However, despite the fact that many of the métiers and savoir-faire used within the Christian Dior ateliers and their suppliers have remained largely unchanged over seven decades, the lifestyles of the women that they dress have changed beyond recognition — a fact that Chiuri is very much aware of in her work.
“It’s important to evolve the French tradition in a way that is more right for the new style of life,” she explains. “I want to maintain this heritage about construction but at the same time I want to do that in a light way. Lightness is of value now — for our new style of life, and also for the temperatures around the world.”
However, reimagining haute couture techniques to fit modern lifestyles is just one side of the revolution Chiuri represents. Despite being regarded as one of fashion's most feminine aesthetic legacies, if not the most feminine, until Chiuri's appointment the house was led by exclusively male artistic directors.

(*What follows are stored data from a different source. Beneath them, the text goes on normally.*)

===== src/rtl/ddr_word_tx_ctrl_if.sv =====
// Bundle between the HDR-DDR engine, the SCL-edge bit counter and the SDA mux
// for the single-word transmitter.
interface ddr_word_tx_ctrl_if #(
   parameter int CNT_W = 5
);
   logic             i_start;
   logic [15:0]      i_word;
   logic [1:0]       i_preamble;
   logic             i_abort;
   logic [CNT_W-1:0] i_bit_count;
   logic             o_bitcnt_en;
   logic             o_sda_out;
   logic             o_busy;
   logic             o_done;
   logic [1:0]       o_phase;

   modport master (
      output i_start, i_word, i_preamble, i_abort, i_bit_count,
      input  o_bitcnt_en, o_sda_out, o_busy, o_done, o_phase
   );

   modport slave (
      input  i_start, i_word, i_preamble, i_abort, i_bit_count,
      output o_bitcnt_en, o_sda_out, o_busy, o_done, o_phase
   );
endinterface


===== src/rtl/ddr_word_tx_ctrl.sv =====
// Sequences one HDR-DDR word (2 preamble, 16 data, 2 parity bits) onto SDA,
// indexing the frame by the external SCL-edge bit count it enables.
module ddr_word_tx_ctrl #(
   parameter int CNT_W     = 5,
   parameter int FRAME_LEN = 20
) (
   input logic               i_sys_clk,
   input logic               i_rst_n,
   ddr_word_tx_ctrl_if.slave bus
);
   localparam int FRAME_W = 20;
   localparam logic [CNT_W-1:0] CNT_END        = CNT_W'(FRAME_LEN);
   localparam logic [CNT_W-1:0] CNT_DATA_START = CNT_W'(2);
   localparam logic [CNT_W-1:0] CNT_PAR_START  = CNT_W'(18);

   typedef enum logic [1:0] {
      IDLE,
      RUN,
      DONE
   } state_t;

   state_t               state_q;
   logic [FRAME_W-1:0]   frame_q;
   logic [FRAME_W-1:0]   frame_d;
   logic [FRAME_W-1:0]   frame_shifted;
   logic                 bitcnt_en_q;
   logic                 done_q;
   logic                 pa1;
   logic                 pa0;
   logic                 sda;
   logic [1:0]           phase;

   // PA1 covers the odd data bits, PA0 the even ones with an inverted sense.
   assign pa1     = ^(bus.i_word & 16'hAAAA);
   assign pa0     = ~(^(bus.i_word & 16'h5555));
   assign frame_d = {bus.i_preamble, bus.i_word, pa1, pa0};

   always_ff @(posedge i_sys_clk or negedge i_rst_n) begin
      if (!i_rst_n) begin
         state_q     <= IDLE;
         frame_q     <= '0;
         bitcnt_en_q <= 1'b0;
         done_q      <= 1'b0;
      end else begin
         done_q <= 1'b0;
         case (state_q)
            IDLE: begin
               if (bus.i_start && !bus.i_abort) begin
                  frame_q     <= frame_d;
                  bitcnt_en_q <= 1'b1;
                  state_q     <= RUN;
               end
            end
            RUN: begin
               // Abort outranks completion; an overshooting count also ends the word.
               if (bus.i_abort) begin
                  bitcnt_en_q <= 1'b0;
                  state_q     <= IDLE;
               end else if (bus.i_bit_count >= CNT_END) begin
                  bitcnt_en_q <= 1'b0;
                  done_q      <= 1'b1;
                  state_q     <= DONE;
               end
            end
            DONE: begin
               bitcnt_en_q <= 1'b0;
               state_q     <= IDLE;
            end
            default: begin
               bitcnt_en_q <= 1'b0;
               state_q     <= IDLE;
            end
         endcase
      end
   end

   assign frame_shifted = frame_q << bus.i_bit_count;

   // SDA and phase track the live bit count with no register in between.
   always_comb begin
      sda   = 1'b1;
      phase = 2'd3;
      if (state_q == RUN) begin
         if (bus.i_bit_count < CNT_END) begin
            sda = frame_shifted[FRAME_W-1];
         end
         if (bus.i_bit_count < CNT_DATA_START) begin
            phase = 2'd0;
         end else if (bus.i_bit_count < CNT_PAR_START) begin
            phase = 2'd1;
         end else begin
            phase = 2'd2;
         end
      end
   end

   assign bus.o_bitcnt_en = bitcnt_en_q;
   assign bus.o_done      = done_q;
   assign bus.o_busy      = (state_q != IDLE);
   assign bus.o_sda_out   = sda;
   assign bus.o_phase     = phase;
endmodule


===== src/flat_wrapper.sv =====
// flat-port wrapper written by rule: the top's interface ports become plain ports
module ddr_word_tx_ctrl_flat 
#(
   parameter int CNT_W     = 5,
   parameter int FRAME_LEN = 20
)
  (i_sys_clk, i_rst_n, bus_i_start, bus_i_word, bus_i_preamble, bus_i_abort, bus_i_bit_count, bus_o_bitcnt_en, bus_o_sda_out, bus_o_busy, bus_o_done, bus_o_phase);
  ddr_word_tx_ctrl_if #(.CNT_W(CNT_W)) bus_i ();
  input logic i_sys_clk;
  input logic i_rst_n;
  input wire logic [$bits(bus_i.i_start)-1:0] bus_i_start;
  input wire logic [$bits(bus_i.i_word)-1:0] bus_i_word;
  input wire logic [$bits(bus_i.i_preamble)-1:0] bus_i_preamble;
  input wire logic [$bits(bus_i.i_abort)-1:0] bus_i_abort;
  input wire logic [$bits(bus_i.i_bit_count)-1:0] bus_i_bit_count;
  output wire logic [$bits(bus_i.o_bitcnt_en)-1:0] bus_o_bitcnt_en;
  output wire logic [$bits(bus_i.o_sda_out)-1:0] bus_o_sda_out;
  output wire logic [$bits(bus_i.o_busy)-1:0] bus_o_busy;
  output wire logic [$bits(bus_i.o_done)-1:0] bus_o_done;
  output wire logic [$bits(bus_i.o_phase)-1:0] bus_o_phase;
  assign bus_i.i_start = bus_i_start;
  assign bus_i.i_word = bus_i_word;
  assign bus_i.i_preamble = bus_i_preamble;
  assign bus_i.i_abort = bus_i_abort;
  assign bus_i.i_bit_count = bus_i_bit_count;
  assign bus_o_bitcnt_en = bus_i.o_bitcnt_en;
  assign bus_o_sda_out = bus_i.o_sda_out;
  assign bus_o_busy = bus_i.o_busy;
  assign bus_o_done = bus_i.o_done;
  assign bus_o_phase = bus_i.o_phase;
  ddr_word_tx_ctrl #(.CNT_W(CNT_W), .FRAME_LEN(FRAME_LEN)) u_core (.i_sys_clk(i_sys_clk), .i_rst_n(i_rst_n), .bus(bus_i));
endmodule

===== config.mk =====
export PLATFORM = sky130hd
export DESIGN_NAME = ddr_word_tx_ctrl_flat
export DESIGN_NICKNAME = d
export VERILOG_FILES = /design/src/rtl/ddr_word_tx_ctrl_if.sv /design/src/rtl/ddr_word_tx_ctrl.sv /design/src/flat_wrapper.sv
export SDC_FILE = /design/constraint.sdc
export NUM_CORES = 1
export LEC_CHECK = 0
export BUFFER_PORTS_ARGS = -buffer_cell sky130_fd_sc_hd__buf_2
export CAP_MARGIN = 5
export CORE_MARGIN = 5
export CORE_UTILIZATION = 33
export DETAILED_ROUTE_END_ITERATION = 7
export PLACE_DENSITY = 0.58
export SYNTH_ARGS = -nofsm -noshare
export SYNTH_HDL_FRONTEND = slang
export SYNTH_SLANG_ARGS = --single-unit

===== constraint.sdc =====
create_clock -name i_sys_clk -period 1.5 [get_ports i_sys_clk]
set_input_delay 0.15 -clock i_sys_clk [delete_from_list [all_inputs] [get_ports i_sys_clk]]
set_output_delay 0.15 -clock i_sys_clk [all_outputs]
set_load 0.005 [all_outputs]

==> out/qor.csv, run 1 <==
metric,value,unit
worst setup path startpoint,u_core.frame_q[3],
"Seq/Total Area, Yosys",0.471,
end of the worst hold path,u_core.frame_q[18],
sequential cell area,601,µm²
GRT overflow,0,
IO Pins,33,
Synthesized Nets,131,
Setup TNS Final,-1.20,ns
r2r endpoint,u_core.frame_q[16],
setup violators final,17,
die height,72.2,µm
cell taking the most area after synthesis,dfrtp_1,
Core ar.,0.00369,mm²
placed cells,184,
Post-synth EDFFs,0,
Final Core Density,0.466,
Worst-Skew Late Latency,0.26,ns
Area Growth Syn to Fin,34.7,%
via count,964,
vias in the first global route,993,
CP Capture Type,primary output,
hold_sp,bus_i_preamble[0],
Post-DP HPWL,2190,µm
worst min-delay path category,in -> reg,
"Hold Vio Cnt, Final",0,
worst vdd ir,0.568,mV
die area,0.00521,mm²
worst setup margin,-0.199,ns
Std-Cell Rows,22,
initial antenna violation count,0,
CP Data Arrival Time,1.55,ns
power share of the sequential group,0.472,
Worst R2R Start,u_core.state_q[0],
critical path startpoint category,flip-flop,
DR pass1 iterations,4,
clock power share,0.234,
gr usage total,0.119,
Initial DRC Count,24,
Comb pwr share,0.294,
required time of the critical path,1.35,ns
Synth top area share,0.471,
Switch Pwr,493,µW
routability cong.,0.815,
Leak,0.792,nW
Layout fillers,367,
Synth area leaders,"dfrtp_1 47%, mux2_2 16%, xnor2_1 10%",
Tcrit/Tclk final,1.13,
Final #Nets,177,
vias per cell,4.89,
largest fanout on the critical path,2,
fraction of registers with async set/reset,1.00,
CTS tree,built,
total routed wirelength,3020,µm
Slew @ Worst Pin,0.546,ns
RSZ-0062 raised after global routing,true,
"Avg Cell Area, Syn",12.3,µm²
reg2reg path depth,5,
Power Internal,1.36,mW
layout cells sized above 1,0.470,
routed len/inst,15.3,µm
Slew HR,0.636,
CTS H-tree depth,1,
Sw Share,0.266,
Hold Path Stages,2,
multi-input logic area,699,µm²
Total Power,1.85,mW
mapped cell area,0.00127,mm²
largest net degree at the start of global routing,25,
DRT antenna net count,0,
Crit Path Category,reg -> out,
PwrDens,1080,mW/mm²
Slew Limit Fails,0,
Num Clock Sinks,24,
commonest cells in the netlist,"24 x dfrtp_1, 18 x mux2_2, 15 x xnor2_1, 8 x mux2i_1",
global-route wire length before repair,4800,µm
failing checks,setup timing,
Antenna Cells,0,
Bufs on Longest Clock Path,2,
# DRC,0,
chip width,72.2,µm
"Warnings, synthesis",0,
Final min period,1.70,ns
Starting Density,0.346,
"Top FF cell, synth",dfrtp_1,
Yosys reg bits,24,
clock skew,0.00304,ns
"Clk pin slew, worst setup/hold paths",0.08,ns
R2R setup slack,-0.09,ns
most frequent cell after synthesis,dfrtp_1,
status,"complete, but fails checks",
maxcap violations,0,
fin cells,197,
Mapped Cells,104,
Max Clock Freq,589,MHz
number of port buffers,32,
Root Driver,clkbuf_8,
CTS buffer count,3,
Yosys cell types,26,
logic make-up after synthesis:
| group | count (synthesis) | synth area share |
|---|---|---|
| xor gates and xnor gates | 15 | 0.103 |
| AOI/OAI and AO/OA | 12 | 0.0667 |
| DFF | 24 | 0.471 |
| muxes | 28 | 0.248 |
| and+or+nand+nor | 20 | 0.0844 |
| buffers and inverters | 5 | 0.0265 |
layout by cell type (no fill, tap or decap), types with 2 or more instances in the layout:
cell type / instances
buf_4: 4
buf_6: 4
nand3_1: 3
a21oi_1: 2
a21o_1: 2
inv_1: 2
mux2_2: 6
dfrtp_1: 24
nand2_1: 3
mux2i_1: 8
a22oi_1: 2
xnor2_1: 15
clkbuf_8: 4
o21ai_0: 2
nor2b_1: 3
buf_8: 2
nor3_1: 3
buf_2: 32
mux2_4: 12
nor2_1: 3
through the flow:
stage / setup WS (ns) / hold WS, ns / area, µm²
2_1_floorplan: 0.102 / -0.146 / 1270
3_3_place_gp: 0.0957 / 0.164 / 1500
3_5_place_dp: 0.0489 / 0.170 / 1500
4_1_cts: -0.203 / 0.105 / 1580
5_1_grt: -0.240 / 0.110 / 1720
6_report: -0.199 / 0.114 / 1720
how the worst max path moves through the flow:
stage | end | cells past startpoint | slack, ns
2_1_floorplan | u_core.frame_q[10] | 4 | 0.10
3_3_place_gp | bus_o_sda_out | 4 | 0.1
3_5_place_dp | u_core.frame_q[8] | 4 | 0.05
4_1_cts | bus_o_sda_out | 4 | -0.20
5_1_grt | bus_o_sda_out | 4 | -0.24
6_report | bus_o_sda_out | 4 | -0.20
power groups by stage:
stage / clock network (mW) / logic, mW / registers (mW)
2_1_floorplan: 0 / 0.314 / 0.852
3_3_place_gp: 0 / 0.432 / 0.877
3_5_place_dp: 0 / 0.450 / 0.882
4_1_cts: 0.449 / 0.463 / 0.867
5_1_grt: 0.480 / 0.597 / 0.888
6_report: 0.432 / 0.545 / 0.874
layer usage:
metal | vias up | track usage | part of all wire
met5 | - | 0 | 0
met4 | 0 | 0.0376 | 0.021
met1 | 465 | 0.153 | 0.42
li1 | 459 | - | -
met2 | 33 | 0.199 | 0.50
met3 | 7 | 0.0235 | 0.060
repair_timing:
item,CTS,global route
cloned,0,2
pin swaps,1,1
endpoints found under the setup margin,1,20
setup buffers,1,5
hold buffers,1,0
resized for setup,0,27
hold endpoints to repair,24,0
cell type report:
| class | count | share of cell area |
|---|---|---|
| Inverter | 2 | 0.00437 |
| Tap cell | 48 | 0.0350 |
| Timing Repair Buffer | 44 | 0.172 |
| Clock buffer | 4 | 0.0320 |
| Multi-Input combinational cell | 75 | 0.407 |
| Sequential cell | 24 | 0.350 |
critical path, cell delays in order (launching register included):
cell	delay, ns
dfrtp_1	0.40
mux4_2	0.47
o31ai_2	0.18
nand3_1	0.10
buf_2	0.14
registers in the layout, summed over array words and instances (netlist names):
register and cells:
u_core.bus.o_bitcnt_en 1, u_core.bus.o_done 1, u_core.frame_q 20, u_core.state_q 2
Power figures use the tool's default switching activity.
==> inputs of run 2 (changes only) <==
Settings changed: PLACE_DENSITY 0.58 to 0.52, SETUP_SLACK_MARGIN from default to 0.05.
==> run 2 against run 1 <==
The flow still finishes with violations (setup timing); sequential power about the same; power up 2.8%; register-to-register slack better by 0.16 ns; global-route usage up 1.4 points; routed wire length up 3.5%; maximum frequency up 0.25%; worst hold slack worse by 0.0074 ns; via count up 1.0%; sequential share of layout area down 1.4 points; first-iteration DRC count down 13%; critical path depth unchanged; largest cell class unchanged.
==> out/qor.csv, run 2 (synthesized netlist as in run 1, its figures left out) <==
metric,value,unit
clock skew,0.00282,ns
largest register by flop count,u_core.frame_q,
required time of the critical path,1.35,ns
met2 Track Usage GR,0.224,
CTS tree,built,
total routed wirelength,3130,µm
CP Capture Type,primary output,
Leak,0.837,nW
Slew Limit Fails,0,
RSZ-0062 raised after global routing,true,
status,"complete, but fails checks",
worst min-delay path category,in -> reg,
DRT antenna net count,0,
Num Clock Sinks,24,
die height,72.2,µm
power share of the sequential group,0.459,
met1 Usage GRT,0.166,
worst setup margin,-0.195,ns
most used routing layer in global routing,met2,
critical path startpoint category,flip-flop,
Final #Nets,181,
via count,974,
CTS buffer count,3,
Crit Path Category,reg -> out,
"Cell Area, Placed",0.00151,mm²
Max Clock Freq,590,MHz
chip width,72.2,µm
global-route wire length before repair,5280,µm
Hold WS,0.107,ns
GRT overflow,0,
Tcrit/Tclk final,1.13,
crit-path max cell delay,0.48,ns
Slew HR,0.635,
vias per cell,4.85,
Antenna Cells,0,
routability cong.,0.722,
failing checks,setup timing,
initial antenna violation count,0,
met3 Use GR,0.0222,
gr usage total,0.133,
IO Pins,33,
Switch Pwr,507,µW
Comb pwr share,0.308,
worst vdd ir,0.529,mV
# DRC,0,
vias in the first global route,1101,
Initial DRC Count,21,
Critical-path top delay cell,mux4_2,
maxcap violations,0,
CTS H-tree depth,1,
Layout fillers,367,
DR pass1 iterations,4,
largest net degree at the start of global routing,25,
Root Driver,clkbuf_8,
die area,0.00521,mm²
routed len/inst,15.5,µm
final instance area,0.00180,mm²
CP Data Arrival Time,1.55,ns
Sw Share,0.266,
Starting Density,0.346,
PwrDens,1060,mW/mm²
number of port buffers,32,
setup violators final,1,
Final min period,1.70,ns
"Clk pin slew, worst setup/hold paths",0.08,ns
Power Internal,1.40,mW
largest fanout on the critical path,2,
Worst-Skew Late Latency,0.27,ns
Bufs on Longest Clock Path,2,
worst path cell trace,mux4_2 -> o31ai_2 -> nand3_1 -> buf_2,
Area Growth Syn to Fin,40.8,%
number of flip-flops under the largest register name,20,
Std-Cell Rows,22,
layout cells sized above 1,0.503,
Slew @ Worst Pin,0.547,ns
clock power share,0.233,
Largest regs,"u_core.frame_q: 20 flops, u_core.state_q: 2 flops",
"commonest non-fill, non-tap cells in the layout","32 x buf_2, 23 x dfrtp_1, 18 x mux2_4",
"Hold Vio Cnt, Final",0,
"commonest non-fill, non-tap cell in the layout",buf_2,
Post-DP HPWL,2090,µm
Core ar.,0.00369,mm²
-- run 2: path summary, 6_finish.rpt --
check                                   start                      to  slack [ns]  cells after the start
max                         u_core.frame_q[0]           bus_o_sda_out       -0.20                      4
min                         bus_i_preamble[1]      u_core.frame_q[19]        0.11                      2
max reg2reg                 u_core.state_q[0]       u_core.frame_q[0]        0.07                      5
min reg2reg                u_core.frame_q[15]      u_core.frame_q[15]        0.52                      1
max in group asynchronous             i_rst_n       u_core.state_q[1]        0.71                      2
min in group asynchronous             i_rst_n  u_core.bus.o_bitcnt_en        0.40                      2
-- run 2: power groups by stage --
stage	logic [mW]	registers (mW)	clock network (mW)
floorplan	0.314	0.852	0
global placement	0.437	0.874	0
detailed placement	0.448	0.881	0
CTS	0.597	0.871	0.456
global route	0.641	0.890	0.478
finish	0.587	0.873	0.444
-- run 2: cell type report --
cell class	instances	area [µm²]	area share
flip-flops and latches	24	602	0.335
clock buffers	4	55.1	0.0307
inverters	2	7.51	0.00418
multi-input cells	75	732	0.408
repair buffers	48	339	0.189
well taps	48	60.1	0.0334
-- run 2: what timing repair did --
item | in CTS | in global routing
gates resized for setup | 23 | 10
endpoints found under the setup margin | 20 | 22
cloned | 3 | 0
hold buffers | 1 | 0
pin swaps | 2 | 1
buffers inserted | 8 | 4
endpoints found under the hold margin | 24 | 0
-- run 2: critical path: cells and delay by family, from the launching register on --
kind	cells	cell delay (ns)
buffers and inverters	1	0.14
muxes	1	0.48
DFF	1	0.39
AOI/OAI and AO/OA	1	0.18
and+or+nand+nor	1	0.09
-- run 2: per-layer routing --
metal / vias up / part of all wire
met2: 24 / 0.49
li1: 465 / -
met3: 5 / 0.057
met4: 0 / 0.018
met5: - / 0
met1: 480 / 0.44
-- run 2: stage by stage --
stage	setup WS [ns]	utilization	cells	setup TNS, ns	power (mW)
final	-0.195	0.487	201	-0.195	1.90
after global placement	0.0896	0.410	185	0	1.31
after floorplan	0.102	-	104	0	1.17
after CTS	-0.198	0.495	201	-0.602	1.92
after global routing	-0.264	0.487	201	-0.264	2.01
after detailed placement	0.0341	0.410	185	0	1.33
==> inputs of run 3 (changes only) <==
Settings changed: ABC_AREA from default to 1, PLACE_DENSITY 0.52 to 0.51.
==> run 3 against run 2 <==
The run now ends clean; largest cell class unchanged; global-route usage down 0.46 points; power down 9.9%; clock skew fell by 0.0012 ns; routed wire length is 3.8% higher.
==> out/qor.csv, run 3 <==
metric,value,unit
status,"finished, final reports clean",
r2r endpoint,u_core.frame_q[17],
Core ar.,0.00429,mm²
Final Core Density,0.399,
Slew HR,0.637,
most frequent cell after synthesis,nand2_1,
fin cells,285,
Final #Nets,261,
"Hold Vio Cnt, Final",0,
CTS H-tree depth,1,
largest fanout on the critical path,2,
Yosys cell types,26,
routed len/inst,11.4,µm
required time of the critical path,1.35,ns
fraction of registers with async set/reset,1.00,
met1 Usage GRT,0.177,
met3 Use GR,0.0260,
mapped cell area,0.00144,mm²
number of flip-flops under the largest register name,20,
worst setup path startpoint,u_core.frame_q[17],
Slew Limit Fails,0,
Starting Density,0.335,
"Top FF cell, synth",dfrtp_1,
global-route wire length before repair,6120,µm
Post-DP HPWL,2540,µm
crit path to,bus_o_sda_out,
"Clk pin slew, worst setup/hold paths",0.08,ns
mux contribution to synthesized area,0,
number of port buffers,32,
Synth Area in Compound Gates,0.0896,
DRT antenna net count,0,
largest net degree at the start of global routing,29,
Area Growth Syn to Fin,19.0,%
"commonest non-fill, non-tap cell in the layout",nand2_1,
PwrDens,1000,mW/mm²
CP Data Arrival Time,1.30,ns
IO Pins,33,
Synth top area share,0.417,
RSZ-0062 raised after global routing,true,
layout cells sized above 1,0.232,
chip width,76.0,µm
routability cong.,0.811,
largest register by flop count,u_core.frame_q,
vias per cell,4.37,
Std-Cell Rows,24,
Final min period,1.45,ns
Leak,0.906,nW
gr usage total,0.128,
maxcap violations,0,
adder-cell share of the synthesized area,0,
main combinational cell family by area after synthesis,simple AND/OR/NAND/NOR gates,
Root Driver,clkbuf_8,
CTS tree,built,
Num Clock Sinks,24,
cell taking the most area after synthesis,dfrtp_1,
CP Capture Type,primary output,
Synth area leaders,"dfrtp_1 42%, nand2_1 17%, inv_1 7.0%",
met2 Track Usage GR,0.195,
"Cell Area, Placed",0.00162,mm²
setup violators final,0,
die height,76.0,µm
Worst R2R Start,u_core.state_q[1],
critical path startpoint category,flip-flop,
worst vdd ir,0.393,mV
via count,1246,
"commonest non-fill, non-tap cells in the layout","64 x nand2_1, 32 x buf_2, 24 x inv_1, 24 x dfrtp_1, 19 x o21ai_0",
Slew @ Worst Pin,0.545,ns
# DRC,0,
Tcrit/Tclk final,0.969,
Max Clock Freq,688,MHz
hold_sp,bus_i_preamble[0],
"Seq/Total Area, Yosys",0.417,
most used routing layer in global routing,met2,
simple-gate share of the synthesized area,0.309,
Largest regs,"u_core.frame_q: 20 flops, u_core.state_q: 2 flops",
DR pass1 iterations,4,
total routed wirelength,3250,µm
Initial DRC Count,117,
Post-synth EDFFs,0,
Antenna Cells,0,
commonest cells in the netlist,"66 x nand2_1, 27 x inv_1, 24 x dfrtp_1, 19 x o21ai_0, 16 x nor2_1",
Synthesized Nets,225,
initial antenna violation count,0,
clock skew,0.00159,ns
CTS buffer count,3,
Worst-Skew Late Latency,0.26,ns
reg2reg path depth,5,
Crit Path Category,reg -> out,
final instance area,0.00171,mm²
Setup TNS Final,0,ns
Synth Area in XOR/XNOR,0.0661,
"Warnings, synthesis",0,
R2R setup slack,0.35,ns
placed cells,278,
Mapped Cells,198,
Yosys reg bits,24,
worst min-delay path category,in -> reg,
die area,0.00578,mm²
vias in the first global route,1316,
Bufs on Longest Clock Path,2,
Total Power,1.72,mW
"Avg Cell Area, Syn",7.27,µm²
GRT overflow,0,
[run 3: kinds of logic (layout without fill, tap and decap cells)]
group                     after synthesis  in the layout
AOI/OAI and AO/OA                      24             24
xor gates and xnor gates               10             10
buffers and inverters                  35             70
DFF                                    24             24
and+or+nand+nor                       105            105
[run 3: worst min-delay path by stage]
stage          depth (start not counted)                      to  slack, ns
3_5_place_dp                           1      u_core.frame_q[16]       0.17
4_1_cts                                3      u_core.frame_q[19]        0.1
6_report                               3      u_core.frame_q[18]        0.1
5_1_grt                                3      u_core.frame_q[19]       0.11
2_1_floorplan                          0  u_core.bus.o_bitcnt_en      -0.15
3_3_place_gp                           1       u_core.frame_q[0]       0.17
[run 3: cell type report]
cell class	count	area, µm²
well taps	52	65.1
inverters	30	118
clock buffers	4	55.1
flip-flops and latches	24	601
repair buffers	36	193
multi-input cells	139	682
fillers	486	2580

To speak about women today is another story: fashion does not define them; they can define themselves.
“When I started everybody said to me, ‘Dior is a feminine brand,’ but we are not in the 1950s, it’s not enough to speak about women like flowers,” she continues, referring to Mr Dior’s proclivity for floral terms when describing both his work and his female staff. “To speak about women today is another story: fashion does not define them; they can define themselves,” she continues.
To Chiuri, haute couture represents the ultimate tool to celebrate the diversity of the atelier’s clients, who, though undoubtedly privileged, are drawn from all over the world. “I think that you have to understand women are different around the world, all people are different, couture speaks about that. And I think it’s very important to be connected with this idea.”